Already these were the sounds of the first air raids and bombings by Nazi Germany.
“Go back to Uściług immediately! You’ll be safe beyond the Bug River” was the categorical command of my husband when he met us on the way to bombarded Warsaw. He himself had to return to the Commander-in-Chief, alongside whom – along with the rest of the General Staff – he spent the rest of the terrible weeks of that tragic September.
However, alone with the children in an empty house (because even the close Olszewski family were not there as they had recently moved to Nowogródek where Mirek was appointed Starosta [Ed. note: District Administrator]), I felt I was in a real quandary, alone and isolated. So, I decided to go to Włodzimierz Wołyński located 14 km away, to our dear old friends, the Zawistowski family.
Thus, with a heavy heart, I had to bid farewell to our beloved farmstead for the second time in such a short period.
I sat down on the bench in the garden with Mala and one and a half year old Andrzej. Behind us, there were the watermelon and famous melon beds, and there was quite a large bush of European cranberry right next to the bench. From the front, towards the house, there were rows of flowers, flower beds and plots full of flowers and ornamental trees and shrubs.
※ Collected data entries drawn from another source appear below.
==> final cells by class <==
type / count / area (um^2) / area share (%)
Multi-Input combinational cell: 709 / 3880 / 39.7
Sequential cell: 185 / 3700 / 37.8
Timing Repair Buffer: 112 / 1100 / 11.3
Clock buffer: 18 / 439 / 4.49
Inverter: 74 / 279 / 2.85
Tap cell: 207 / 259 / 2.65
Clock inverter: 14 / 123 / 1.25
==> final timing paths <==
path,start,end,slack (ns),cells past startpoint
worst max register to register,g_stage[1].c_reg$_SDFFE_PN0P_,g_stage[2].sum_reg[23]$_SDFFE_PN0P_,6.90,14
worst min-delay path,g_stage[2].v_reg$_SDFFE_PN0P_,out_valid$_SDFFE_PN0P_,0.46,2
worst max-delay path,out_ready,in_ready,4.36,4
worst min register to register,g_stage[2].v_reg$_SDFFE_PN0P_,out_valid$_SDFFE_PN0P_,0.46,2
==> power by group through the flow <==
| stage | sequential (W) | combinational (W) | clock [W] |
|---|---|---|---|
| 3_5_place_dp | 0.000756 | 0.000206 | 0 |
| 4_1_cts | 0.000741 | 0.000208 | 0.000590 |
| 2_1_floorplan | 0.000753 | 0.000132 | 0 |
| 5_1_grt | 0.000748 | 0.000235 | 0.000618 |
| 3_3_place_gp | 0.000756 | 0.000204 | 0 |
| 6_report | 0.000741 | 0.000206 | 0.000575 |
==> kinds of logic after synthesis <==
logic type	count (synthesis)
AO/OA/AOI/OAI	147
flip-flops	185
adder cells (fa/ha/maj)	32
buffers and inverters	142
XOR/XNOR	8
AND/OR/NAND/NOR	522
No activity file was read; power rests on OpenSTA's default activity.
**config.mk**
```make
export PLATFORM = sky130hd
export DESIGN_NAME = unified_mem_arbiter
export DESIGN_NICKNAME = d
export VERILOG_FILES = /design/src/rtl/mem_arb_pkg.sv /design/src/rtl/unified_mem_arbiter.sv
export SDC_FILE = /design/constraint.sdc
export NUM_CORES = 1
export LEC_CHECK = 0
export BUFFER_PORTS_ARGS = -buffer_cell sky130_fd_sc_hd__buf_2
export CAP_MARGIN = 10
export CORE_ASPECT_RATIO = 1.75
export CORE_MARGIN = 3
export CORE_UTILIZATION = 47
export DETAILED_ROUTE_END_ITERATION = 8
export GPL_ROUTABILITY_DRIVEN = 1
export PLACE_DENSITY = 0.85
export SETUP_SLACK_MARGIN = 0.4
export SLEW_MARGIN = 20
export SYNTH_ARGS = -nofsm -noshare
export SYNTH_HDL_FRONTEND = slang
export SYNTH_SLANG_ARGS = --single-unit
```
**constraint.sdc**
```tcl
create_clock -name clk -period 5.25 [get_ports clk]
set_clock_uncertainty 0.05 [all_clocks]
set_input_delay 0.525 -clock clk [delete_from_list [all_inputs] [get_ports clk]]
set_output_delay 0.525 -clock clk [all_outputs]
set_load 0.005 [all_outputs]
```
**src/rtl/mem_arb_pkg.sv**
```systemverilog
// Shared types and defaults for the unified instruction/data memory arbiter.
package mem_arb_pkg;

  // Memory-port FSM states
  typedef enum logic [1:0] {
    IDLE = 2'd0,
    BUSY = 2'd1,
    RESP = 2'd2
  } arb_state_e;

  // Which requester owns the in-flight memory access
  typedef enum logic {
    GNT_IF = 1'b0,
    GNT_DM = 1'b1
  } grant_e;

  // Consecutive data grants tolerated while fetch is waiting
  localparam int unsigned DEFAULT_MAX_DM_STREAK = 4;

endpackage

```
**src/rtl/unified_mem_arbiter.sv**
```systemverilog
// Single-port memory arbiter shared by the fetch and memory stages.
// Data accesses win over fetch, but a streak limit keeps fetch from starving.
// Each access: grant in IDLE, wait for mem_ack in BUSY, one-cycle ready in RESP.
module unified_mem_arbiter
  import mem_arb_pkg::*;
#(
  parameter int unsigned ADDR_WIDTH    = 32,
  parameter int unsigned DATA_WIDTH    = 32,
  parameter int unsigned MAX_DM_STREAK = DEFAULT_MAX_DM_STREAK
) (
  input  logic                    clk,
  input  logic                    rst,
  // fetch port
  input  logic                    if_req,
  input  logic [ADDR_WIDTH-1:0]   if_addr,
  output logic                    if_ready,
  output logic [DATA_WIDTH-1:0]   if_rdata,
  // data port
  input  logic                    dm_req,
  input  logic                    dm_we,
  input  logic [ADDR_WIDTH-1:0]   dm_addr,
  input  logic [DATA_WIDTH-1:0]   dm_wdata,
  input  logic [DATA_WIDTH/8-1:0] dm_be,
  output logic                    dm_ready,
  output logic [DATA_WIDTH-1:0]   dm_rdata,
  // backing memory port
  output logic                    mem_req,
  output logic                    mem_we,
  output logic [ADDR_WIDTH-1:0]   mem_addr,
  output logic [DATA_WIDTH-1:0]   mem_wdata,
  output logic [DATA_WIDTH/8-1:0] mem_be,
  input  logic [DATA_WIDTH-1:0]   mem_rdata,
  input  logic                    mem_ack,
  // pipeline stalls
  output logic                    stall_f,
  output logic                    stall_m
);

  localparam int unsigned BE_WIDTH = DATA_WIDTH / 8;
  localparam int unsigned STREAK_W = $clog2(MAX_DM_STREAK + 1);

  arb_state_e              state_q, state_d;
  grant_e                  gnt_q, gnt_d;
  logic [STREAK_W-1:0]     streak_q, streak_d;
  logic                    mem_req_q, mem_req_d;
  logic                    mem_we_q, mem_we_d;
  logic [ADDR_WIDTH-1:0]   mem_addr_q, mem_addr_d;
  logic [DATA_WIDTH-1:0]   mem_wdata_q, mem_wdata_d;
  logic [BE_WIDTH-1:0]     mem_be_q, mem_be_d;
  logic                    if_ready_q, if_ready_d;
  logic                    dm_ready_q, dm_ready_d;
  logic [DATA_WIDTH-1:0]   if_rdata_q, if_rdata_d;
  logic [DATA_WIDTH-1:0]   dm_rdata_q, dm_rdata_d;

  logic                    streak_max;
  logic                    dm_wins;

  assign streak_max = (streak_q == STREAK_W'(MAX_DM_STREAK));
  // Data has priority unless fetch has already been passed over too often
  assign dm_wins    = dm_req && !(if_req && streak_max);

  // Next-state, grant, request-field and response logic
  always_comb begin
    state_d     = state_q;
    gnt_d       = gnt_q;
    streak_d    = streak_q;
    mem_req_d   = mem_req_q;
    mem_we_d    = mem_we_q;
    mem_addr_d  = mem_addr_q;
    mem_wdata_d = mem_wdata_q;
    mem_be_d    = mem_be_q;
    if_rdata_d  = if_rdata_q;
    dm_rdata_d  = dm_rdata_q;
    if_ready_d  = 1'b0;
    dm_ready_d  = 1'b0;

    unique case (state_q)
      IDLE: begin
        if (dm_wins) begin
          state_d     = BUSY;
          gnt_d       = GNT_DM;
          mem_req_d   = 1'b1;
          mem_we_d    = dm_we;
          mem_addr_d  = dm_addr;
          mem_wdata_d = dm_wdata;
          mem_be_d    = dm_be;
          if (!if_req) begin
            streak_d = '0;
          end else if (!streak_max) begin
            streak_d = streak_q + STREAK_W'(1);
          end
        end else if (if_req) begin
          state_d     = BUSY;
          gnt_d       = GNT_IF;
          mem_req_d   = 1'b1;
          mem_we_d    = 1'b0;
          mem_addr_d  = if_addr;
          mem_wdata_d = '0;
          mem_be_d    = '0;
          streak_d    = '0;
        end
      end
      BUSY: begin
        if (mem_ack) begin
          state_d   = RESP;
          mem_req_d = 1'b0;
          if (gnt_q == GNT_IF) begin
            if_rdata_d = mem_rdata;
            if_ready_d = 1'b1;
          end else begin
            if (!mem_we_q) begin
              dm_rdata_d = mem_rdata;
            end
            dm_ready_d = 1'b1;
          end
        end
      end
      RESP: begin
        state_d = IDLE;
      end
      default: begin
        state_d = IDLE;
      end
    endcase
  end

  // State and output registers, cleared asynchronously
  always_ff @(posedge clk or posedge rst) begin
    if (rst) begin
      state_q     <= IDLE;
      gnt_q       <= GNT_IF;
      streak_q    <= '0;
      mem_req_q   <= 1'b0;
      mem_we_q    <= 1'b0;
      mem_addr_q  <= '0;
      mem_wdata_q <= '0;
      mem_be_q    <= '0;
      if_ready_q  <= 1'b0;
      dm_ready_q  <= 1'b0;
      if_rdata_q  <= '0;
      dm_rdata_q  <= '0;
    end else begin
      state_q     <= state_d;
      gnt_q       <= gnt_d;
      streak_q    <= streak_d;
      mem_req_q   <= mem_req_d;
      mem_we_q    <= mem_we_d;
      mem_addr_q  <= mem_addr_d;
      mem_wdata_q <= mem_wdata_d;
      mem_be_q    <= mem_be_d;
      if_ready_q  <= if_ready_d;
      dm_ready_q  <= dm_ready_d;
      if_rdata_q  <= if_rdata_d;
      dm_rdata_q  <= dm_rdata_d;
    end
  end

  assign mem_req   = mem_req_q;
  assign mem_we    = mem_we_q;
  assign mem_addr  = mem_addr_q;
  assign mem_wdata = mem_wdata_q;
  assign mem_be    = mem_be_q;
  assign if_ready  = if_ready_q;
  assign dm_ready  = dm_ready_q;
  assign if_rdata  = if_rdata_q;
  assign dm_rdata  = dm_rdata_q;
  assign stall_f   = if_req & ~if_ready_q;
  assign stall_m   = dm_req & ~dm_ready_q;

endmodule
```
==> flow_summary.ini <==
[status]
outcome = finished, final reports clean

[setup_path]
path_class = reg -> reg
critPathMaxFanout = 34
critPathLaunchType = flop
critPathCaptureType = flop
required_ns = 5.42
worstPathArrival_ns = 2.58

[power_and_ir_drop]
power_w = 0.00485
irDropWorstVdd_mv = 0.326
p_leak_nw = 4.00
power_density_nw_per_um2 = 606

[logic_synthesis]
yosys.area_share.adder_pct = 0.417
synth-compound-area-share_pct = 14.1
synth_fp_nets = 583
yosysTopAreaCellShare_pct = 59.3
synth_area_per_cell_um2 = 13.5
synth_flop_cell = dfrtp_1
synthSimpleGateAreaFrac_pct = 8.08
async_reset_ff_share_pct = 100
synth-seq-cells = 142
yosysTopAreaCell = dfrtp_1
synth_area_um2 = 5990
yosys_warnings = 0
synth_edf_count = 0
synth_top_family_by_area = compound AO/OA/AOI/OAI gates
synth_xor_area_share_pct = 0
postSynthCellCount = 443
ys_seq_area_share_pct = 59.3
synthMuxAreaShare_pct = 12.0
yosysUniqueCellTypes = 31
synth_area_leaders = dfrtp_1, o221ai_2, mux2_1

[placement]
place.detailed.hpwl_um = 11700
portBuffers = 275
routabilityCongestion = 0.821

[sta]
rsz0062_at_grt = no
slew_headroom_pct = 34.5
tightest_slew_ns = 0.983
clock.fmax_ghz = 0.415
hold_viol = 0
finalCritPeriodShare_pct = 45.9
fin_setup_tns_ns = 0
report.final.slew_viol_count = 0
final-setup-viol-count = 0
timing.final.crit_period_ns = 2.41

[cts]
post_cts_buffers = 0
clock_latency_ns = 0.40
htreeDepth = 4
clkTransAtPathRegs_ns = 0.06
cts.path.max_buffers = 2
cts_buffers = 17
clockRootBuffer = clkbuf_16
cts_tree = done
postCtsResizedCells = 0
clock-sinks = 142
holdBufCountCts = 0

[global_routing]
grtUsageTotal_pct = 22.5
grt-ovfl-total = 0
grt_antenna_before_repair = 0
grt_pass1_wl_um = 25400
grt_max_degree = 79
grt_pass1_vias = 5063

[routing]
dr.max_layer_used = met4
dr.pass1.iters = 5
routed_via_density = 5.40
met1_length_um = 5820
drc_errors = 0
dr_wl_met2_um = 8730
dr_wl_met3_um = 1050
num_vias = 4774
drt_iter0_drc = 193
wl_per_cell_um = 18.2
ant_nets = 0
finalWirelength_um = 16000

[layout]
layout-drive-gt1-share_pct = 53.5
synthToLayoutAreaGrowth_pct = 33.5
nets = 843
diodes = 0
n_fill_cell = 986

[die]
row_count = 54
die_y_um = 155
die-width_um = 91.4
start_util_pct = 48.0
dieArea_um2 = 14200
io_pins = 276
fp.coreArea_um2 = 12500

[run]
maxCapViolations = 0

[worst_hold_path]
min_path_type = in -> async
[report_power, final]
group	switching, W	internal, W	total, W	leakage, nW
clock network	0.000493	0.000669	0.00116	0.269
logic	0.000873	0.000909	0.00178	1.99
registers	0.000287	0.00162	0.00190	1.74
total	0.00165	0.00319	0.00485	4.00
[cell usage after synthesis, types with 2 or more instances]
cell type / n
a22o_1: 38
a32o_1: 2
and2_1: 2
buf_2: 15
buf_4: 3
buf_6: 6
clkbuf_1: 16
dfrtp_1: 142
ha_1: 2
inv_1: 36
mux2_1: 32
mux2_2: 32
nand2_1: 3
nand3_1: 33
nand4_1: 32
nor2_2: 2
nor2b_1: 3
o221ai_1: 2
o221ai_2: 30
[critical path: stages (launching register included)]
cell	delay, ns
dfrtp_1	0.35
inv_1	0.07
ha_1	0.22
nand3_1	0.09
buf_4	0.32
and2_2	0.87
o221ai_1	0.25
[per-layer routing]
metal  vias to the layer above  track usage (%)
met5                         -                0
met4                         0             9.71
met3                        37             5.47
met2                       237             40.3
met1                      2347             25.3
li1                       2153                -
[registers in the layout (all words and copies together), names as in the netlist]
| signal | cells |
|---|---|
| streak_q | 3 |
| mem_wdata | 32 |
| mem_addr | 32 |
| state_q | 2 |
| mem_we | 1 |
| if_rdata | 32 |
| mem_be | 4 |
| dm_ready | 1 |
| dm_rdata | 32 |
| if_ready | 1 |
| mem_req | 1 |
| gnt_q | 1 |
[final cells by class]
type	count	area, um2	share of cell area (%)
clock buffer	18	429	5.36
clock inverter	14	144	1.80
inverter	36	140	1.75
multi-input combinational	224	2090	26.2
sequential	142	3550	44.4
tap	168	210	2.63
timing repair buffer	282	1430	17.9
[cell usage in the layout (no fill, tap or decap), types with 4 or more instances in the layout]
cell type and n:
clkinvlp_4 4, clkbuf_16 17, a22o_1 38, inv_1 35
buf_2 275, inv_6 7, nand4_1 32, o221ai_2 30
mux2_1 32, dfrtp_1 142, buf_4 7, mux2_2 32
nand3_1 33
[kinds of logic after synthesis]
group                    count (synthesis)
flip-flops                             142
multiplexers                            64
AND/OR/NAND/NOR                         82
buffers and inverters                   77
AO/OA/AOI/OAI                           76
adder cells (fa/ha/maj)                  2
[final timing paths]
check	startpoint	slack, ns	cells after the start	to
min	rst	0.18	2	if_rdata[25]$_DFFE_PP0P_
max reg2reg	streak_q[0]$_DFFE_PP0P_	2.84	6	mem_addr[30]$_DFFE_PP0P_
max	streak_q[0]$_DFFE_PP0P_	2.84	6	mem_addr[30]$_DFFE_PP0P_
min in group clk	dm_we	0.29	2	mem_we$_DFFE_PP0P_
min reg2reg	dm_rdata[6]$_DFFE_PP0P_	0.43	1	dm_rdata[6]$_DFFE_PP0P_
max in group asynchronous	rst	3.70	3	if_rdata[27]$_DFFE_PP0P_
[through the flow]
step                setup WS [ns]  instances  cell area [um2]  util, %  hold slack (ns)
finish                       2.84        884             8000     64.0            0.177
global placement             2.62        852             7430     59.4            0.412
global route                 2.64        884             8000     64.0            0.230
floorplan                   0.865        443             5990        -            0.418
CTS                          2.81        884             8000     64.0            0.208
detailed placement           2.51        852             7430     59.4            0.419
No activity file was read; power rests on OpenSTA's default activity.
A little further down and to the left, towards the road, among the extensive raspberry and strawberry plots, were the fruit trees: delicious cherries, pears, apples, plums, and sour cherries... All the finest varieties and species, often specially cultivated from seedlings and seeds imported from England. Everything – every single bush, shrub and tree without exception, not to mention the flowers – was planted by us here, transforming this bare wilderness into a garden of paradise.
And we could smell all the heavenly scents of flowers, ripe fruit, grasses, and cereals coming from this garden... The idyllic music of insects and birds resounded... A dog could be heard here and there from across the wattle fences, and here and there was the lowing of a cow or neighing of a horse.
Just like in the old days, the most beautiful choirs of the Rusiny girls resounded from across the small river. The sun caressed our skin with its gentle warmth and everything seemed to be imbued with good weather, gentleness and peace.
“Mum, is it really possible?”, asked little Mala, clinging to me. “Yes, it’s beautiful, yes, it’s peaceful...” [I said]. “Is there really a war going on?”
That was our last farewell to the farmstead.
We never returned there again.
A few days later, on 17th September, Soviet Russia invaded Poland and the deceptive ‘security' behind the line of the Bug river turned out to be a mortal threat. Together with the rest of the people who, very much like us, were in despair, trying to save themselves from annihilation, we crossed the border bridge in the small village of Kuty in the Beskid Mountain area and we stood on the threshold of a completely different, new era.
An era in which the settler plots in Wołyń are now merely an exotic memory fading more and more away into the mist....
5 March 1992, our unforgotten, and loving Mother, Grandmother, Aunt and Great-grandmother passed away in Stepping Hill Hospital, Manchester at the age of 91 in full command of her faculties surrounded by love and giving love.